§ Work instruction
Which lines in the material below contain the word "setup"? Copy each of them.

§ Entries shown
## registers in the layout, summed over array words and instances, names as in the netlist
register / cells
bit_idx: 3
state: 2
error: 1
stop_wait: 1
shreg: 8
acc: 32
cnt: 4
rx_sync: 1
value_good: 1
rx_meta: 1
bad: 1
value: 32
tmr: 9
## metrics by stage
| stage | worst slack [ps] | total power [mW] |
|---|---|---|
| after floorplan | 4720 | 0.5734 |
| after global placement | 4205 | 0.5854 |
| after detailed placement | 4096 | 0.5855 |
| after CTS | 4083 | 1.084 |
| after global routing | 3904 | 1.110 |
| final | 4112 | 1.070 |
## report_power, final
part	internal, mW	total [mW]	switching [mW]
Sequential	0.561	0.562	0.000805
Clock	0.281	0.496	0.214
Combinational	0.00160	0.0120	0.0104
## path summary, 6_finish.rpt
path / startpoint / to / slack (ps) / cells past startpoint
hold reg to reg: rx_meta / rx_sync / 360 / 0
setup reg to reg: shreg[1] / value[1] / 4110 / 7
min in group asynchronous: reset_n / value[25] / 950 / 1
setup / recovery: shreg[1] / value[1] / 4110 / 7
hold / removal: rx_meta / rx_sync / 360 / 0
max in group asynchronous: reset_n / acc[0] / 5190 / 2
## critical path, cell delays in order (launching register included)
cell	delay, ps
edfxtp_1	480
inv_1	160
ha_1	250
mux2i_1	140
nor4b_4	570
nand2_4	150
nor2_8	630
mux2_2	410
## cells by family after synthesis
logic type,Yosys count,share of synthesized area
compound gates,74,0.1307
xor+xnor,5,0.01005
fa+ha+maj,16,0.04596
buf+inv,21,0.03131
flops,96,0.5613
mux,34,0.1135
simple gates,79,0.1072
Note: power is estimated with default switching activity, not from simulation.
[config.mk]
export PLATFORM = sky130hd
export DESIGN_NAME = dm_port_arbiter
export DESIGN_NICKNAME = d
export VERILOG_FILES = /design/src/rtl/dm_port_arbiter.sv
export SDC_FILE = /design/constraint.sdc
export NUM_CORES = 1
export LEC_CHECK = 0
export CAP_MARGIN = 25
export CORE_AREA = 3 3 118 120
export DETAILED_ROUTE_END_ITERATION = 10
export DIE_AREA = 0 0 121 123
export GPL_TIMING_DRIVEN = 0
export HOLD_SLACK_MARGIN = 0.06
export MAX_ROUTING_LAYER = met4
export PLACE_DENSITY = 0.73
export SLEW_MARGIN = 15
export SYNTH_ARGS = -nofsm -noshare
export SYNTH_HDL_FRONTEND = slang
export SYNTH_SLANG_ARGS = --single-unit
[constraint.sdc]
create_clock -name clk -period 4.75 [get_ports clk]
set_input_delay 0.7125 -clock clk [delete_from_list [all_inputs] [get_ports clk]]
set_output_delay 0.7125 -clock clk [all_outputs]
set_load 0.01 [all_outputs]
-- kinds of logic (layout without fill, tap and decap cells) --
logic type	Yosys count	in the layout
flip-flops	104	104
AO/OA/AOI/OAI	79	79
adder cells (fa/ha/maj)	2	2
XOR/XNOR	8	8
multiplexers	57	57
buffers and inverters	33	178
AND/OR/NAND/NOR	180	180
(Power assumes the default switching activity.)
`src/rtl/pkt_id_pkg.sv`:
```
// Shared definitions for the packet identifier front end: generation codes,
// link-state encoding and the lane/width helper functions.
package pkt_id_pkg;

  localparam logic [2:0] GEN1 = 3'd0;
  localparam logic [2:0] GEN2 = 3'd1;
  localparam logic [2:0] GEN3 = 3'd2;
  localparam logic [2:0] GEN4 = 3'd3;
  localparam logic [2:0] GEN5 = 3'd4;

  typedef enum logic [1:0] {
    DOWN   = 2'd0,
    SETTLE = 2'd1,
    ACTIVE = 2'd2,
    ERR    = 2'd3
  } link_state_t;

  // PIPE bits per lane, indexed by generation code
  typedef logic [4:0][7:0] pipe_widths_t;

  function automatic logic lane_legal(input logic [4:0] lanes, input logic [4:0] max_lanes);
    return (lanes != 5'd0) && ((lanes & (lanes - 5'd1)) == 5'd0) && (lanes <= max_lanes);
  endfunction

  function automatic logic [7:0] bytes_per_beat(input logic [2:0] gen, input logic [4:0] lanes,
                                                input pipe_widths_t widths);
    logic [7:0] lane_bytes;
    lane_bytes = (gen <= GEN5) ? (widths[gen] >> 3) : 8'd0;
    return lane_bytes * {3'b000, lanes};
  endfunction

endpackage

```
`src/rtl/gen_lane_mask.sv`:
```
// Combinational generation/lane decode: byte count per beat, per-byte valid
// mask and legality of the requested configuration.
module gen_lane_mask
  import pkt_id_pkg::*;
#(
  parameter int GEN1_PIPEWIDTH = 8,
  parameter int GEN2_PIPEWIDTH = 16,
  parameter int GEN3_PIPEWIDTH = 32,
  parameter int GEN4_PIPEWIDTH = 8,
  parameter int GEN5_PIPEWIDTH = 8,
  parameter int BUS_BYTES      = 64,
  parameter int MAX_LANES      = 16
) (
  input  logic [2:0]           gen,
  input  logic [4:0]           lanes,
  output logic [7:0]           bytes,
  output logic [BUS_BYTES-1:0] mask,
  output logic                 legal
);

  localparam pipe_widths_t WIDTHS = {8'(GEN5_PIPEWIDTH), 8'(GEN4_PIPEWIDTH), 8'(GEN3_PIPEWIDTH),
                                     8'(GEN2_PIPEWIDTH), 8'(GEN1_PIPEWIDTH)};

  always_comb begin
    bytes = bytes_per_beat(gen, lanes, WIDTHS);
    legal = (gen <= GEN5) && lane_legal(lanes, 5'(MAX_LANES)) && (int'(bytes) <= BUS_BYTES);
    // thermometer of the low 'bytes' bits; saturates to all ones at BUS_BYTES
    for (int i = 0; i < BUS_BYTES; i++) begin
      mask[i] = (i < int'(bytes));
    end
  end

endmodule

```
`src/rtl/gen_lane_ctrl.sv`:
```
// Registered generation/lane controller: qualifies PIPE beats with a link-state
// machine, settle window, legality check and saturating dropped-beat counter.
//
// state  | meaning
// DOWN   | link not trained; nothing written
// SETTLE | configuration latched, waiting out the settle window
// ACTIVE | mask loaded, beats written
// ERR    | latched configuration is illegal
module gen_lane_ctrl
  import pkt_id_pkg::*;
#(
  parameter int GEN1_PIPEWIDTH = 8,
  parameter int GEN2_PIPEWIDTH = 16,
  parameter int GEN3_PIPEWIDTH = 32,
  parameter int GEN4_PIPEWIDTH = 8,
  parameter int GEN5_PIPEWIDTH = 8,
  parameter int BUS_BYTES      = 64,
  parameter int MAX_LANES      = 16,
  parameter int SETTLE_CYCLES  = 4,
  parameter int DROP_W         = 16
) (
  input  logic                 clk,
  input  logic                 rst,
  input  logic                 linkup,
  input  logic [2:0]           gen,
  input  logic [4:0]           numberOfDetectedLanes,
  input  logic                 valid_pd,
  output logic [BUS_BYTES-1:0] valid,
  output logic                 w,
  output logic                 sel,
  output logic                 cfg_err,
  output logic                 cfg_ready,
  output logic [DROP_W-1:0]    drop_cnt
);

  localparam int CNT_W = (SETTLE_CYCLES > 1) ? $clog2(SETTLE_CYCLES) : 1;

  link_state_t          state;
  logic [2:0]           cfg_gen;
  logic [4:0]           cfg_lanes;
  logic [CNT_W-1:0]     cnt;
  logic [7:0]           in_bytes;
  logic [BUS_BYTES-1:0] in_mask;
  logic                 in_legal;
  logic                 cfg_change;

  gen_lane_mask #(
    .GEN1_PIPEWIDTH(GEN1_PIPEWIDTH),
    .GEN2_PIPEWIDTH(GEN2_PIPEWIDTH),
    .GEN3_PIPEWIDTH(GEN3_PIPEWIDTH),
    .GEN4_PIPEWIDTH(GEN4_PIPEWIDTH),
    .GEN5_PIPEWIDTH(GEN5_PIPEWIDTH),
    .BUS_BYTES     (BUS_BYTES),
    .MAX_LANES     (MAX_LANES)
  ) u_mask (
    .gen  (gen),
    .lanes(numberOfDetectedLanes),
    .bytes(in_bytes),
    .mask (in_mask),
    .legal(in_legal)
  );

  assign cfg_change = (gen != cfg_gen) || (numberOfDetectedLanes != cfg_lanes);
  // a pending change closes the write path before the state register reacts
  assign w          = valid_pd & linkup & (state == ACTIVE) & ~cfg_change;
  assign cfg_err    = (state == ERR);
  assign cfg_ready  = (state == ACTIVE);

  always_ff @(posedge clk) begin
    if (rst) begin
      state     <= DOWN;
      cfg_gen   <= 3'd0;
      cfg_lanes <= 5'd0;
      cnt       <= '0;
      valid     <= '0;
      sel       <= 1'b0;
    end else if (!linkup) begin
      state <= DOWN;
      valid <= '0;
      sel   <= 1'b0;
    end else if ((state == DOWN) || cfg_change) begin
      cfg_gen   <= gen;
      cfg_lanes <= numberOfDetectedLanes;
      valid     <= '0;
      sel       <= 1'b0;
      cnt       <= CNT_W'(SETTLE_CYCLES - 1);
      state     <= in_legal ? SETTLE : ERR;
    end else if (state == SETTLE) begin
      if (cnt == '0) begin
        state <= ACTIVE;
        valid <= in_mask;
        sel   <= (int'(in_bytes) == BUS_BYTES);
      end else begin
        cnt <= cnt - CNT_W'(1);
      end
    end
  end

  always_ff @(posedge clk) begin
    if (rst) begin
      drop_cnt <= '0;
    end else if (valid_pd && linkup && !w && (drop_cnt != '1)) begin
      drop_cnt <= drop_cnt + DROP_W'(1);
    end
  end

endmodule

```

§ Written response
setup reg to reg: shreg[1] / value[1] / 4110 / 7
setup / recovery: shreg[1] / value[1] / 4110 / 7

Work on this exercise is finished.